As mentioned by others; tools like JMeter (Commercial tools like LoadRunner and more) can help you generate concurrent test load.
Many monitoring tools (some provided within JDK like MissionControl, some other open source/ free tools like java Melody and many commercial one's) can help you do generic monitoring of various system (memory, CPU, network bandwidth) and JVM resources (Heap, CPU, GC overheads etc).
But to really identify bottlenecks within your code as well as other dependencies of your applications (like external services invoked, DB queries/updates etc) in a very quick and easy way; I recommend considering a good APM i.e. Application Performance Monitoring Tools like AppDynamics/ DynaTrace and more. They can help you pinpoint bottlenecks for specific request level, highlight slower parts of apps, generate percentile metrics at individual service end point or component / method level etc. They can be immensely useful , if one is dealing with very high concurrent users and stringent response time NFR's. They help uncover many bottlenecks across the layers of your application. Many even configure these tools in production (expected to cause 2-3% overheads; but worth it per me for the benefits they provide) - as production logging is not at debug level by default; so once some errors or slowness is observed; it's often extremely difficult to reproduce in lower environments or debug in absence of debug level logs from specific past duration.

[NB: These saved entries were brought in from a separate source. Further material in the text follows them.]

[config.mk]
export PLATFORM = sky130hd
export DESIGN_NAME = multi_channel_seg_display
export DESIGN_NICKNAME = d
export VERILOG_FILES = /design/src/rtl/seg_pkg.sv /design/src/rtl/hex_to_seg.sv /design/src/rtl/multi_channel_seg_display.sv
export SDC_FILE = /design/constraint.sdc
export NUM_CORES = 1
export LEC_CHECK = 0
export ABC_AREA = 0
export BUFFER_PORTS_ARGS = -buffer_cell sky130_fd_sc_hd__buf_2
export CAP_MARGIN = 15
export CORE_MARGIN = 2
export CORE_UTILIZATION = 26
export CTS_CLUSTER_SIZE = 20
export DETAILED_ROUTE_END_ITERATION = 16
export PLACE_DENSITY = 0.42
export SLEW_MARGIN = 30
export SYNTH_ARGS = -nofsm -noshare
export SYNTH_HDL_FRONTEND = slang
export SYNTH_SLANG_ARGS = --single-unit
[constraint.sdc]
create_clock -name targetClk -period 1.9 [get_ports targetClk]
set_input_delay 0.095 -clock targetClk [delete_from_list [all_inputs] [get_ports targetClk]]
set_output_delay 0.095 -clock targetClk [all_outputs]
set_load 0.03 [all_outputs]
[src/rtl/seg_pkg.sv]
// seg_pkg
// Shared definitions for the seven-segment display blocks.
// Holds the segment-vector type and the active-low hex glyph constants.
// Segment bit order is {g,f,e,d,c,b,a}. A 0 lights a segment.
package seg_pkg;

    typedef logic [6:0] seg_t;

    localparam seg_t SEG_0     = 7'h40;
    localparam seg_t SEG_1     = 7'h79;
    localparam seg_t SEG_2     = 7'h24;
    localparam seg_t SEG_3     = 7'h30;
    localparam seg_t SEG_4     = 7'h19;
    localparam seg_t SEG_5     = 7'h12;
    localparam seg_t SEG_6     = 7'h02;
    localparam seg_t SEG_7     = 7'h78;
    localparam seg_t SEG_8     = 7'h00;
    localparam seg_t SEG_9     = 7'h10;
    localparam seg_t SEG_A     = 7'h08;
    localparam seg_t SEG_B     = 7'h03;
    localparam seg_t SEG_C     = 7'h46;
    localparam seg_t SEG_D     = 7'h21;
    localparam seg_t SEG_E     = 7'h06;
    localparam seg_t SEG_F     = 7'h0E;
    localparam seg_t SEG_BLANK = 7'h7F;

endpackage

[src/rtl/hex_to_seg.sv]
// hex_to_seg
// Combinational nibble to seven-segment glyph decoder (hex 0-F).
// Ports:
//   nibble - 4-bit value to display
//   glyph  - active-low segments {g,f,e,d,c,b,a}
module hex_to_seg
    import seg_pkg::*;
(
    input  logic [3:0] nibble,
    output logic [6:0] glyph
);

    // Full 16-entry table; the blank default is only there so every
    // path assigns the output.
    always_comb begin
        glyph = SEG_BLANK;
        case (nibble)
            4'h0: glyph = SEG_0;
            4'h1: glyph = SEG_1;
            4'h2: glyph = SEG_2;
            4'h3: glyph = SEG_3;
            4'h4: glyph = SEG_4;
            4'h5: glyph = SEG_5;
            4'h6: glyph = SEG_6;
            4'h7: glyph = SEG_7;
            4'h8: glyph = SEG_8;
            4'h9: glyph = SEG_9;
            4'hA: glyph = SEG_A;
            4'hB: glyph = SEG_B;
            4'hC: glyph = SEG_C;
            4'hD: glyph = SEG_D;
            4'hE: glyph = SEG_E;
            4'hF: glyph = SEG_F;
            default: glyph = SEG_BLANK;
        endcase
    end

endmodule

There's no one tool to tackle this as far as I know. So build you own environment
Load Injecting & Scripting: JMeter, SOAP UI, LoadUI
Scheduling Tests & Automation: Jenkins, Rundeck
Analytics on transaction data, resources, application performance logs: AppDynamics, ElasticSearch, Splunk
Profiling: AppDynamics, YouKit, Java Mission Control, VisualVm
Edit: Of the several extremely generous and helpful responses this question has already received, it is obvious to me that I didn't make an important part of this question clear when I asked it earlier this morning. The answers I've received so far are more about optimizing applications & removing bottlenecks at the code level. I am aware that this is way more important than trying to get an extra 3- or 5% out of your JVM!
This question assumes we've already done just about everything we could to optimize our application architecture at the code level. Now we want more, and the next place to look is at the JVM level and garbage collection; I've changed the question title accordingly. Thanks again!
We've got a "pipeline" style backend architecture where messages pass from one component to the next, with each component performing different processes at each step of the way.
Components live inside of WAR files deployed on Tomcat servers. Altogether we have about 20 components in the pipeline, living on 5 different Tomcat servers (I didn't choose the architecture or the distribution of WARs for each server). We use Apache Camel to create all the routes between the components, effectively forming the "connective tissue" of the pipeline.
I've been asked to optimize the GC and general performance of each server running a JVM (5 in all). I've spent several days now reading up on GC and performance tuning, and have a pretty good handle on what each of the different JVM options do, how the heap is organized, and how most of the options affect the overall performance of the JVM.
My thinking is that the best way to optimize each JVM is not to optimize it as a standalone. I "feel" (that's about as far as I can justify it!) that trying to optimize each JVM locally without considering how it will interact with the other JVMs on other servers (both upstream and downstream) will not produce a globally-optimized solution.
To me it makes sense to optimize the entire pipeline as a whole. So my first question is: does SO agree, and if not, why?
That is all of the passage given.